Top of SUPPLIED RECORDS

What follows belongs to an exercise in optimizing a design on an open flow for small area; a production flow would make more cautious choices. Only simulation tests tie the RTL to the original design; equivalence was not proved. No activity file was given, so power comes from the tool's default toggle rates.

<file path="flow/design.v">
package lsq_pkg;
	localparam int data_w = 32;
	localparam int addr_w = 10;
	localparam int off_w = 12;
	localparam int tag_w = 4;
	typedef logic [data_w-1:0] data_t;
	typedef logic [addr_w-1:0] addr_t;
	typedef logic [off_w-1:0]  off_t;
	typedef logic [tag_w-1:0]  tag_t;
	typedef enum logic {
		LS_LOAD  = 1'b0,
		LS_STORE = 1'b1
	} ls_op_t;
	localparam int DEF_ENTRIES = 6;
	localparam int DEF_CDB = 6;
	localparam int DEF_MEM_CREDITS = 2;
endpackage
`timescale 1ns/10ps
module lsq_top #(
	parameter int NUM_ENTRIES = lsq_pkg::DEF_ENTRIES,
	parameter int NUM_CDB     = lsq_pkg::DEF_CDB,
	parameter int MEM_CREDITS = lsq_pkg::DEF_MEM_CREDITS
) (
	input  logic                                clk,
	input  logic                                rst_n,
	input  logic                                disp_valid_i,
	input  logic                                disp_op_i,
	input  logic [lsq_pkg::data_w-1:0]          disp_base_i,
	input  logic [lsq_pkg::off_w-1:0]           disp_off_i,
	input  logic [lsq_pkg::data_w-1:0]          disp_val_i,
	input  logic [lsq_pkg::tag_w-1:0]           disp_tag_i,
	output logic                                disp_credit_o,
	input  logic [NUM_CDB-1:0]                  cdb_valid_i,
	input  logic [NUM_CDB*lsq_pkg::tag_w-1:0]   cdb_tag_i,
	input  logic [NUM_CDB*lsq_pkg::data_w-1:0]  cdb_data_i,
	output logic                                mem_req_o,
	output logic                                mem_we_o,
	output logic [lsq_pkg::addr_w-1:0]          mem_addr_o,
	output logic [lsq_pkg::data_w-1:0]          mem_wdata_o,
	output logic [$clog2(NUM_ENTRIES)-1:0]      mem_tag_o,
	input  logic                                mem_credit_i
);
	localparam int NE = 6;
	localparam int NC = 6;
	localparam int DW = lsq_pkg::data_w;
	localparam int AW = lsq_pkg::addr_w;
	localparam int TW = lsq_pkg::tag_w;
	logic [NE-1:0]         tail_q;
	logic [NE-1:0]         head_q;
	logic                  empty_q;
	logic [1:0]            mcred_q;    
	logic [NE-1:0]         op_q;
	logic [NE-1:0][TW-1:0] tag_q;
	logic [NE-1:0][AW-1:0] addr_q;
	logic [NE-1:0][DW-1:0] data_q;
	logic [NE-1:0]         alloc;
	logic [NE-1:0]         waiting;
	logic                  issue;
	logic [AW-1:0]         new_addr;
	assign alloc    = disp_valid_i ? tail_q : '0;
	assign new_addr = disp_base_i[AW-1:0] + disp_off_i[AW-1:0];
	for (genvar s = 0; s < NE; s++) begin : g_wait
		assign waiting[s] = |tag_q[s];
	end
	assign issue = !empty_q && !(|(head_q & waiting)) && (|mcred_q);
	always_ff @(posedge clk) begin
		if (!rst_n) begin
			tail_q  <= NE'(1);
			head_q  <= NE'(1);
			empty_q <= 1'b1;
			mcred_q <= 2'd2;
		end else begin
			if (disp_valid_i)
				tail_q <= {tail_q[NE-2:0], tail_q[NE-1]};
			if (issue)
				head_q <= {head_q[NE-2:0], head_q[NE-1]};
			if (disp_valid_i)
				empty_q <= 1'b0;
			else if (issue)
				empty_q <= |({head_q[NE-2:0], head_q[NE-1]} & tail_q);
			if (issue && !mem_credit_i)
				mcred_q <= mcred_q - 1'b1;
			else if (!issue && mem_credit_i)
				mcred_q <= mcred_q + 1'b1;
		end
	end
	for (genvar s = 0; s < NE; s++) begin : g_slot
		logic [TW-1:0] look_tag;
		logic [NC-1:0] sel;
		logic          hit;
		logic [DW-1:0] d_next;
		assign look_tag = alloc[s] ? disp_tag_i : tag_q[s];
		always_comb begin
			for (int b = 0; b < NC; b++)
				sel[b] = cdb_valid_i[b] && (cdb_tag_i[b*TW +: TW] == look_tag) && (|look_tag);
		end
		assign hit = |sel;
		always_comb begin
			d_next = {DW{!alloc[s] && !hit}} & data_q[s];
			d_next = d_next | ({DW{alloc[s] && !hit}} & disp_val_i);
			for (int b = 0; b < NC; b++)
				d_next = d_next | ({DW{sel[b]}} & cdb_data_i[b*DW +: DW]);
		end
		always_ff @(posedge clk) begin
			data_q[s] <= d_next;
			if (alloc[s]) begin
				op_q[s]   <= disp_op_i;
				addr_q[s] <= new_addr;
				tag_q[s]  <= (disp_op_i && !hit) ? disp_tag_i : '0;
			end else if (hit) begin
				tag_q[s]  <= '0;
			end
		end
	end
	always_comb begin
		mem_addr_o  = '0;
		mem_wdata_o = '0;
		mem_we_o    = 1'b0;
		for (int s = 0; s < NE; s++) begin
			mem_addr_o  = mem_addr_o  | ({AW{head_q[s]}} & addr_q[s]);
			mem_wdata_o = mem_wdata_o | ({DW{head_q[s]}} & data_q[s]);
			mem_we_o    = mem_we_o    | (head_q[s] & op_q[s]);
		end
		mem_we_o = mem_we_o && issue;
	end
	assign mem_tag_o     = {head_q[4] | head_q[5], head_q[2] | head_q[3], head_q[1] | head_q[3] | head_q[5]};
	assign mem_req_o     = issue;
	assign disp_credit_o = issue;
endmodule
</file>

Bottom of SUPPLIED RECORDS

What is the number of lines in the listing above that hold "parameter"? Respond with that number and nothing else.

§ **RESULT FOR THIS TASK**
3